Kamloops mom worries for son's health after brain tumour diagnosis

Landon and his mom, Farrah, on Jan. 4, 2019 in Sun Rivers, Kamloops.

KAMLOOPS —  For the most part, Landon Eddy is just like any other 18-year-old getting ready to start his adulthood. He’s graduated high school and like most people his age, he’s trying to figure out where he wants to go to school next and enjoys spending his weekends with his close buddies.

He’s the social butterfly of his family, according to his mom.

“He’s cracking jokes all the time,” says Kamloops mom Farrah Hamelin. “He kind of seems to attract people.”

And Eddy was still managing to crack jokes even after he suffered a sudden seizure a few weeks before Christmas. The Kamloops mother says she was downstairs with her younger son in their Sun Rivers home when she heard someone getting sick upstairs, at first she says it didn’t concern her until she heard two loud bangs.

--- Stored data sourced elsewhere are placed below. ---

## config.mk

```make
export PLATFORM = sky130hd
export DESIGN_NAME = uart_rx
export DESIGN_NICKNAME = d
export VERILOG_FILES = /design/src/rtl/uart_rx.sv
export SDC_FILE = /design/constraint.sdc
export NUM_CORES = 1
export LEC_CHECK = 0
export BUFFER_PORTS_ARGS = -buffer_cell sky130_fd_sc_hd__clkbuf_2
export CAP_MARGIN = 30
export CORE_MARGIN = 2
export CORE_UTILIZATION = 52
export CTS_CLUSTER_DIAMETER = 80
export DETAILED_ROUTE_END_ITERATION = 6
export PLACE_DENSITY = 0.73
export SETUP_SLACK_MARGIN = 0.05
export SLEW_MARGIN = 5
export SYNTH_ARGS = -nofsm -noshare
export SYNTH_HDL_FRONTEND = slang
export SYNTH_SLANG_ARGS = --single-unit
```

## constraint.sdc

```tcl
create_clock -name clk -period 1.7 [get_ports clk]
set_clock_uncertainty 0.05 [all_clocks]
set_input_delay 0.255 -clock clk [delete_from_list [all_inputs] [get_ports clk]]
set_output_delay 0.255 -clock clk [all_outputs]
set_load 0.02 [all_outputs]
```

## src/rtl/uart_rx.sv

```systemverilog
// 8N1 UART receiver: two-flop input synchroniser, mid-bit sampling from a baud counter,
// registered byte output with one-cycle rcv / ferr strobes.
module uart_rx #(
  parameter int BAUD = 434
) (
  input  logic       clk,
  input  logic       rst,
  input  logic       rx,
  output logic [7:0] data,
  output logic       rcv,
  output logic       ferr,
  output logic       busy
);

  localparam int HALF = BAUD / 2;
  localparam int CW   = $clog2(BAUD);

  localparam logic [CW-1:0] HALF_M1 = CW'(HALF - 1);
  localparam logic [CW-1:0] BAUD_M1 = CW'(BAUD - 1);
  localparam logic [CW-1:0] CNT_ONE = CW'(1);

  typedef enum logic [2:0] {
    IDLE,
    START,
    DATA,
    STOP,
    WAITHI
  } state_t;

  state_t        state_q, state_d;
  logic          sync1_q;
  logic          rx_s_q;
  logic [CW-1:0] cnt_q, cnt_d;
  logic [2:0]    bitc_q, bitc_d;
  logic [7:0]    shift_q, shift_d;
  logic [7:0]    data_q, data_d;
  logic          rcv_q, rcv_d;
  logic          ferr_q, ferr_d;
  logic          busy_q, busy_d;

  always_comb begin
    state_d = state_q;
    cnt_d   = (state_q == IDLE) ? '0 : cnt_q + CNT_ONE;
    bitc_d  = bitc_q;
    shift_d = shift_q;
    data_d  = data_q;
    rcv_d   = 1'b0;
    ferr_d  = 1'b0;

    unique case (state_q)
      IDLE: begin
        if (!rx_s_q) begin
          state_d = START;
          cnt_d   = '0;
        end
      end
      // A start bit that is high again at mid-bit was only a glitch.
      START: begin
        if (cnt_q == HALF_M1) begin
          cnt_d = '0;
          if (!rx_s_q) begin
            state_d = DATA;
            bitc_d  = 3'd0;
          end else begin
            state_d = IDLE;
          end
        end
      end
      DATA: begin
        if (cnt_q == BAUD_M1) begin
          cnt_d   = '0;
          shift_d = {rx_s_q, shift_q[7:1]};
          bitc_d  = bitc_q + 3'd1;
          if (bitc_q == 3'd7) begin
            state_d = STOP;
          end
        end
      end
      STOP: begin
        if (cnt_q == BAUD_M1) begin
          cnt_d = '0;
          if (rx_s_q) begin
            data_d  = shift_q;
            rcv_d   = 1'b1;
            state_d = IDLE;
          end else begin
            ferr_d  = 1'b1;
            state_d = WAITHI;
          end
        end
      end
      // A held-low line (break) must go high before another start edge counts.
      WAITHI: begin
        if (rx_s_q) begin
          state_d = IDLE;
          cnt_d   = '0;
        end
      end
      default: begin
        state_d = IDLE;
        cnt_d   = '0;
      end
    endcase

    busy_d = (state_d != IDLE);
  end

  always_ff @(posedge clk or posedge rst) begin
    if (rst) begin
      sync1_q <= 1'b1;
      rx_s_q  <= 1'b1;
      state_q <= IDLE;
      cnt_q   <= '0;
      bitc_q  <= 3'd0;
      shift_q <= 8'h00;
      data_q  <= 8'h00;
      rcv_q   <= 1'b0;
      ferr_q  <= 1'b0;
      busy_q  <= 1'b0;
    end else begin
      sync1_q <= rx;
      rx_s_q  <= sync1_q;
      state_q <= state_d;
      cnt_q   <= cnt_d;
      bitc_q  <= bitc_d;
      shift_q <= shift_d;
      data_q  <= data_d;
      rcv_q   <= rcv_d;
      ferr_q  <= ferr_d;
      busy_q  <= busy_d;
    end
  end

  assign data = data_q;
  assign rcv  = rcv_q;
  assign ferr = ferr_q;
  assign busy = busy_q;

endmodule

```

==> reports/metrics.cfg <==
[synthesis]
ys_seq_area_share_pct=54.6
synth_xor_area_share_pct=3.71
synth_top_family_by_area=simple AND/OR/NAND/NOR gates
ys_warn_count=0
synthAdderAreaFrac_pct=3.78
syn_avg_cell_area_um2=12.7
synth.distinct_cells=37
synth-simple-area-share_pct=17.8
ys_ff_latch=36
synth_compound_area_share_pct=4.92
synth_cells=130
netlist_area_um2=1650
synth_nets=138
synth_mux_area_share_pct=12.7

[cells_and_area]
mostFrequentLayoutCell=dfrtp_1
n_antenna_cell=0
fillers=233
fin_area_um2=2050
area_growth_pct=24.0
fin_nets=173
drive_above_1_share_pct=45.2
layout_common_cells=dfrtp_1, mux2_2, clkbuf_2

[worst_setup_path]
worstPathRequired_ns=1.89
crit_cells=7
path_delay_family=simple AND/OR/NAND/NOR gates
crit_end=cnt_q[2]
r2r-start=cnt_q[1]
cpMaxStageDelayCell=dfrtp_1
start_kind=flip-flop
critPathKind=flip-flop to flip-flop
slowest_delay_ns=0.41
worst-path-buf-inv=2
arrival_ns=1.90
startpoint=cnt_q[1]
r2r_slack_ns=-0.006
end_kind=flip-flop
r2r.worst_path.cells=7
crit_chain=inv_2 -> ha_4 -> and4bb_2 -> nand4bb_4 -> a311oi_4 -> buf_6 -> nor2_2
worstReg2RegEnd=cnt_q[2]
cp_max_fo=5

[sta]
timing.fmax_mhz=586
rsz0062_at_grt=yes
tightest_slew_ns=0.361
fin_crit_sh_pct=100
hold_viol=0
slew_headroom_pct=75.6
slew_viol_final=0
setup_viol=7
post-route-min-period_ns=1.71
setup_slack_ns=-0.00553

[floorplanning]
fp.coreArea_um2=3030
io_pins=14
die_w_um=60.4
die_y_um=60.4
start_util_pct=54.6
die-area_um2=3650
rows=20

[placed_design]
gp_congestion=0.834
postPlaceCellArea_um2=1860
dp_hpwl_um=2210
pre_cts_slack_ns=-0.0193
portBuffers=13

[outcome]
violations=setup timing
status=finished, violations left

[power_and_ir_drop]
total_power_mw=1.49
p_leak_nw=0.979
pwr-share-comb_pct=1.8
power_density_nw_per_um2=724
peakVddDrop_v=0.000554
p_int_mw=1.18
pwr-share-seq_pct=58.2
swShare_pct=20.7
p_switching_mw=0.308
clkPwrFrac_pct=40.0

[drt]
drt_iter0_drc=33
first_pass_iters=4
viasPerCell=5.26
wl_per_cell_um=14.7
antenna_left=0
wl_um=3090
vias=1104
drc=0

[min_path]
hp-start=sync1_q
min_path_type=flip-flop to flip-flop

[global_route]
gr-usage-all-layers_pct=20.1
antenna_found_initial=0
grt_pass1_vias=1095
grt_overflow=0
grt_start_max_net_pins=23
grt_pass1_wl_um=5160

[cts]
numClockSinks=36
cts_tree=built
cts_buffers=5
ctsLongestPathBuffers=2
path_clk_slew_ns=0.10
htree_levels=2
root_buffer=clkbuf_4
clock_latency_ns=0.35

[job]
max_cap_violations=0

-- cell usage after synthesis (all sizes together) --
master | number | area share [%]
a311oi | 1 | 1.6
and2 | 1 | 0.53
nand4bb | 2 | 1.7
and3 | 2 | 0.76
dfrtp | 34 | 51
dfstp | 2 | 3.2
xor2 | 6 | 3.2
mux2i | 3 | 1.8
nand3 | 7 | 2.9
and3b | 1 | 0.53
inv | 8 | 1.8
or2 | 1 | 0.38
o21bai | 1 | 0.45
nor4b | 1 | 0.53
and4b | 1 | 0.61
nand4 | 3 | 1.1
and4 | 1 | 0.53
nor2 | 11 | 2.5
o2bb2ai | 1 | 0.53
and4bb | 2 | 1.5
a2111oi | 1 | 0.53
ha | 5 | 3.8
a21oi | 2 | 0.61
nand2 | 7 | 1.7
or3b | 1 | 0.53
nor3b | 2 | 1.2
xnor2 | 1 | 0.53
o21ai | 1 | 0.30
buf | 1 | 0.68
a21boi | 2 | 0.91
nor2b | 2 | 0.76
mux2 | 16 | 11
-- metrics by stage --
| step | util (%) | std cells | TNS, ns | hold slack, ns |
|---|---|---|---|---|
| floorplan | - | 130 | 0 | 0.209 |
| global placement | 61.5 | 197 | 0 | 0.204 |
| detailed placement | 61.5 | 197 | -0.0658 | 0.227 |
| CTS | 66.2 | 209 | -0.0210 | 0.315 |
| global route | 67.7 | 210 | -0.853 | 0.322 |
| finish | 67.7 | 210 | -0.0174 | 0.312 |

“I went up there and Landon was trying to utter out the words that something was wrong and that he smelled this horrible smell,” she says. He also mentioned he had no feeling on his left side.

Hamelin says after her son seemed to slowly recover from the episode, they decided to go to the emergency department in Kamloops. Initially, Hamelin says she was told by medical staff it appeared Eddy had suffered a stroke but they would have to wait until they spoke to a neurosurgeon who could give them more information on Eddy’s CAT scans.

Hamelin says she was told her son’s CAT scans showed he had a left insular low-grade glioma, also known as a brain tumour. The tumour in Eddy’s brain is currently not malignant, meaning it's non-cancerous, but it could turn malignant at any time, Hamelin says she was told by the neurosurgeon.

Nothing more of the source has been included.